Spicework also maintains a list of software installed on systems across the network. You can also see the systems where they have been installed.

The security angle also comes in here, where an employee could walk away with
confidential company data on a USB flash drive or connects an Internet data card
to the machine and sends out sensitive information. This becomes even more
dangerous in case of laptops, because you're not directly monitoring them.
Therefore, solutions to block different ports on a system, and software to
prevent application installation need to be considered to handle this.

Handling user abuse is therefore a critical part of systems management. One
thing you need for this is user rights management. It will help you minimize
systems downtime by controlling what users can or can't do on their systems. All
the issues we talked about, like downloading software, changing system
configuration, etc can be blocked through user rights management applications.

Besides third party tools, Windows Servers also provide excellent user rights
management.

Remote Management

When you have a spread out fleet of systems, you can't expect to go from system
to system to manage day to day tasks. Therefore, you need to consider options
that can let you remotely manage all the systems. In case of PCs, this is still
manageable because they're all on the same network, and it's a controlled
environment. However, in case of laptops, it becomes extremely challenging
because they could be connecting from anywhere. How will you provide support to
the laptop user in such cases?

For remote system access, there are several tools available. One of course is
the Remote Desktop, which is a part of Windows itself. In case you have a
multi-platform environment, then you could use a tool called VNC. This is freely
available and can be downloaded from www.realvnc.com. This provides the VNC
Server and Viewer components. The former sits on the systems, while the latter
is used for remote access.

VNC would be good for a LAN, but what if you're connecting from outside, like
a mobile user connecting from home? This is where you need a VPN solution. We've
talked about one such VPN implementation in a previous issue. You can read it at
http://pcquest.ciol.com/content/topstories/ 2009/209020106.asp. For smaller
organizations, there's a free, online tool called LogMeIn. It provides a virtual
network, using which your IT helpdesk can access your users' machines remotely
to solve any problems.

Inventory management

One of the most difficult things to manage in laptops and desktops is their
inventory. How many systems are there, what is their configuration, how many
require an upgrade, and which ones can be discarded are just a few of the tasks
that need to be done on an ongoing basis. What makes this job all the more
difficult is the frequent changes in the numbers.
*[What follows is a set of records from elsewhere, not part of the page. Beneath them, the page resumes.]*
### src/rtl/reg_file_sb.sv
// Two-read / one-write register file with a per-register busy scoreboard.
// Same-cycle write-back is bypassed to both read ports and hides busy.

module reg_file_sb_entry #(
    parameter int XLEN = 32
) (
    input  logic            clk,
    input  logic            rst,
    input  logic            wr_hit_i,
    input  logic [XLEN-1:0] wr_data_i,
    input  logic            set_i,
    input  logic            clr_i,
    output logic [XLEN-1:0] data_o,
    output logic            busy_o
);
    logic [XLEN-1:0] data_q;
    logic            busy_q;

    always_ff @(posedge clk) begin
        if (rst) begin
            data_q <= '0;
            busy_q <= 1'b0;
        end else begin
            if (wr_hit_i) data_q <= wr_data_i;
            // A new producer issuing on the same edge outranks the write-back clear.
            if (set_i)      busy_q <= 1'b1;
            else if (clr_i) busy_q <= 1'b0;
        end
    end

    assign data_o = data_q;
    assign busy_o = busy_q;
endmodule

module reg_file_sb #(
    parameter int XLEN  = 32,
    parameter int NREGS = 32,
    localparam int AW   = $clog2(NREGS)
) (
    input  logic            clk,
    input  logic            rst,
    input  logic [AW-1:0]   rs1_addr,
    input  logic [AW-1:0]   rs2_addr,
    output logic [XLEN-1:0] rs1_data,
    output logic [XLEN-1:0] rs2_data,
    output logic            rs1_busy,
    output logic            rs2_busy,
    input  logic            wr_en,
    input  logic [AW-1:0]   wr_addr,
    input  logic [XLEN-1:0] wr_data,
    input  logic            issue_en,
    input  logic [AW-1:0]   issue_rd,
    output logic [AW:0]     busy_count
);
    logic [NREGS-1:0][XLEN-1:0] regs;
    logic [NREGS-1:0]           busy;
    logic                       wr_ok;
    logic                       iss_ok;

    assign wr_ok  = wr_en && (wr_addr != '0);
    assign iss_ok = issue_en && (issue_rd != '0);

    // x0 is hardwired: no storage, never busy.
    for (genvar i = 0; i < NREGS; i++) begin : g_ent
        if (i == 0) begin : g_zero
            assign regs[i] = '0;
            assign busy[i] = 1'b0;
        end else begin : g_reg
            reg_file_sb_entry #(.XLEN(XLEN)) u_ent (
                .clk       (clk),
                .rst       (rst),
                .wr_hit_i  (wr_ok && (wr_addr == AW'(i))),
                .wr_data_i (wr_data),
                .set_i     (iss_ok && (issue_rd == AW'(i))),
                .clr_i     (wr_en && (wr_addr == AW'(i))),
                .data_o    (regs[i]),
                .busy_o    (busy[i])
            );
        end
    end

    always_comb begin
        rs1_data = regs[rs1_addr];
        rs2_data = regs[rs2_addr];
        if (wr_ok && (wr_addr == rs1_addr)) rs1_data = wr_data;
        if (wr_ok && (wr_addr == rs2_addr)) rs2_data = wr_data;
    end

    assign rs1_busy = busy[rs1_addr] && !(wr_en && (wr_addr == rs1_addr));
    assign rs2_busy = busy[rs2_addr] && !(wr_en && (wr_addr == rs2_addr));

    // Population count maintained incrementally from the actual bit transitions.
    logic        cnt_inc;
    logic        cnt_dec;
    logic [AW:0] cnt_q;
    logic [AW:0] cnt_d;

    assign cnt_inc = iss_ok && !busy[issue_rd];
    assign cnt_dec = wr_ok && busy[wr_addr] && !(iss_ok && (issue_rd == wr_addr));

    always_comb begin
        cnt_d = cnt_q;
        if (cnt_inc && !cnt_dec)      cnt_d = cnt_q + (AW+1)'(1);
        else if (cnt_dec && !cnt_inc) cnt_d = cnt_q - (AW+1)'(1);
    end

    always_ff @(posedge clk) begin
        if (rst) cnt_q <= '0;
        else     cnt_q <= cnt_d;
    end

    assign busy_count = cnt_q;
endmodule

### config.mk
export PLATFORM = sky130hd
export DESIGN_NAME = reg_file_sb
export DESIGN_NICKNAME = d
export VERILOG_FILES = /design/src/rtl/reg_file_sb.sv
export SDC_FILE = /design/constraint.sdc
export NUM_CORES = 2
export LEC_CHECK = 0
export CORE_MARGIN = 2
export CORE_UTILIZATION = 40
export DETAILED_ROUTE_END_ITERATION = 16
export DONT_BUFFER_PORTS = 1
export PLACE_DENSITY = 0.59
export SETUP_SLACK_MARGIN = 0.2
export SKIP_CTS_REPAIR_TIMING = 1
export SLEW_MARGIN = 20
export SYNTH_ARGS = -nofsm -noshare
export SYNTH_HDL_FRONTEND = slang
export SYNTH_SLANG_ARGS = --single-unit
### constraint.sdc
create_clock -name clk -period 6.7 [get_ports clk]
set_input_delay 0.67 -clock clk [delete_from_list [all_inputs] [get_ports clk]]
set_output_delay 0.67 -clock clk [all_outputs]
set_load 0.05 [all_outputs]
Word-level counts from Yosys, hierarchy flattened
Index checks and enable logic that the tools add are counted.

Register bits: 1029. Input bits: 56. Output and inout bits: 72. Logic and storage cells: 359.

Add/subtract/negate cells: 2. Magnitude comparators: 4. Equality and inequality tests: 65. Muxes and demuxes: 78. Reductions and logical operators: 147.

Operators by type and width (number): $bmux 32 s5 (2); $eq 5x5->1 const B (32); $mux 32 (4); $logic_and 1x1->1 (107); $eq 5x4->1 const B (16); $mux 1 (66); $reduce_bool 2->1 (32); $eq 5x3->1 const B (8); $lt 5x6->1 const B (4); $bmux 1 s5 (4); $eq 5x2->1 const B (4); $eq 5x5->1 (3); $mux 6 (2); $eq 5x1->1 const B (2); $reduce_bool 5->1 (2); $add 6x1->6 const B (1); $logic_not 1->1 (6); $sub 6x1->6 const B (1).

Logic depth before layout (Yosys ltp)
Depth after elaboration: 8. Mapped depth: 15.

Cells and area by module
Synthesis repeated with hierarchy kept, for this count alone.

Cell total of the unflattened synthesis: 5234. Area total of the unflattened synthesis: 56006.2 um^2.

By module, submodules not included: reg_file_sb_entry (times used 31, cells each 108, area an instance 1203.7 um^2); reg_file_sb (times used 1, cells each 1886, area an instance 18692.9 um^2).

Worst setup path before layout
No wires, ideal clock.

Path kind: input-to-output. Start: in rs1_addr[0]. End: out rs1_data[29]. Arrival: 3.519 ns. Data required time: 6.030 ns. Setup slack: 2.511 ns. Cell stages on the path: 10. Path buffers: 6. Path through: buf_4 buf_12 buf_8 buf_6 buf_6 buf_4 nand3b_1 o221ai_1 a21oi_1 o41ai_1.

Word-level cells in the longest chain between the ends: 3. Elaborated cells on any way between the ends: 5.

RTL lines: from (decl) (RTL line 42) `input logic [AW-1:0] rs1_addr,`; $bmux 32 s5 or $eq 5x5->1 (tied branches) (RTL line 83, 85); $mux 32 (implied by the code) or $logic_and 1x1->1 (tied branches) (RTL line 83, 85); $mux 32 * (RTL line 85) `if (wr_ok && (wr_addr == rs1_addr)) rs1_data = wr_data;`; to (decl) (RTL line 44) `output logic [XLEN-1:0] rs1_data,`.

Mark *: on every way between the ends. The rest lies on a longest branch, timed or not. The select of a mux whose other input is x is not followed.

Worst setup path after layout
Start: in rs1_addr[2]. End: out rs1_data[17].

Same word-level chain as after synthesis.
Some employees quit, others
join the organization, so the devices keep changing hands. These
adds/moves/changes are extremely difficult to manage.

There's a software called SpiceWork that can handle systems inventory. It's
free and can manage software, network and PC inventory. The software even has a
helpdesk and IT portal, which enables users to submit tickets, in case they have
any complaints. The software can be downloaded from www.spicework.com.
Installation only takes a couple of minutes.
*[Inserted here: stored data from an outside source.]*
### config.mk
export PLATFORM = sky130hd
export DESIGN_NAME = scan_display_ctrl
export DESIGN_NICKNAME = d
export VERILOG_FILES = /design/src/rtl/scan_display_ctrl.sv
export SDC_FILE = /design/constraint.sdc
export NUM_CORES = 1
export LEC_CHECK = 0
export ABC_AREA = 1
export CORE_AREA = 2 2 71 73
export CTS_BUF_LIST = sky130_fd_sc_hd__clkbuf_8
export CTS_CLUSTER_SIZE = 8
export DETAILED_ROUTE_END_ITERATION = 12
export DIE_AREA = 0 0 73 75
export GPL_ROUTABILITY_DRIVEN = 1
export PLACE_DENSITY = 0.75
export SYNTH_ARGS = -nofsm -noshare
export SYNTH_HDL_FRONTEND = slang
export SYNTH_SLANG_ARGS = --single-unit
### constraint.sdc
create_clock -name clock -period 3.36 [get_ports clock]
set_clock_uncertainty 0.05 [all_clocks]
set_input_delay 0.672 -clock clock [delete_from_list [all_inputs] [get_ports clock]]
set_output_delay 0.672 -clock clock [all_outputs]
set_load 0.02 [all_outputs]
The software is completely web based, so its configuration can be accessed
from any web browser on your network. The beauty of the software is that it can
remotely auto discover all devices on your system, and even capture the
inventory information about them. So if you want to know what kind of hardware
does a particular system use, then simply navigate to the Inventory menu of the
software, and click on the workstations group. You'll see all the systems it's
tracking. Click on the system you want to view its hardware details. It tracks
hostname, processor, RAM, BIOS and OS details, all from a single window.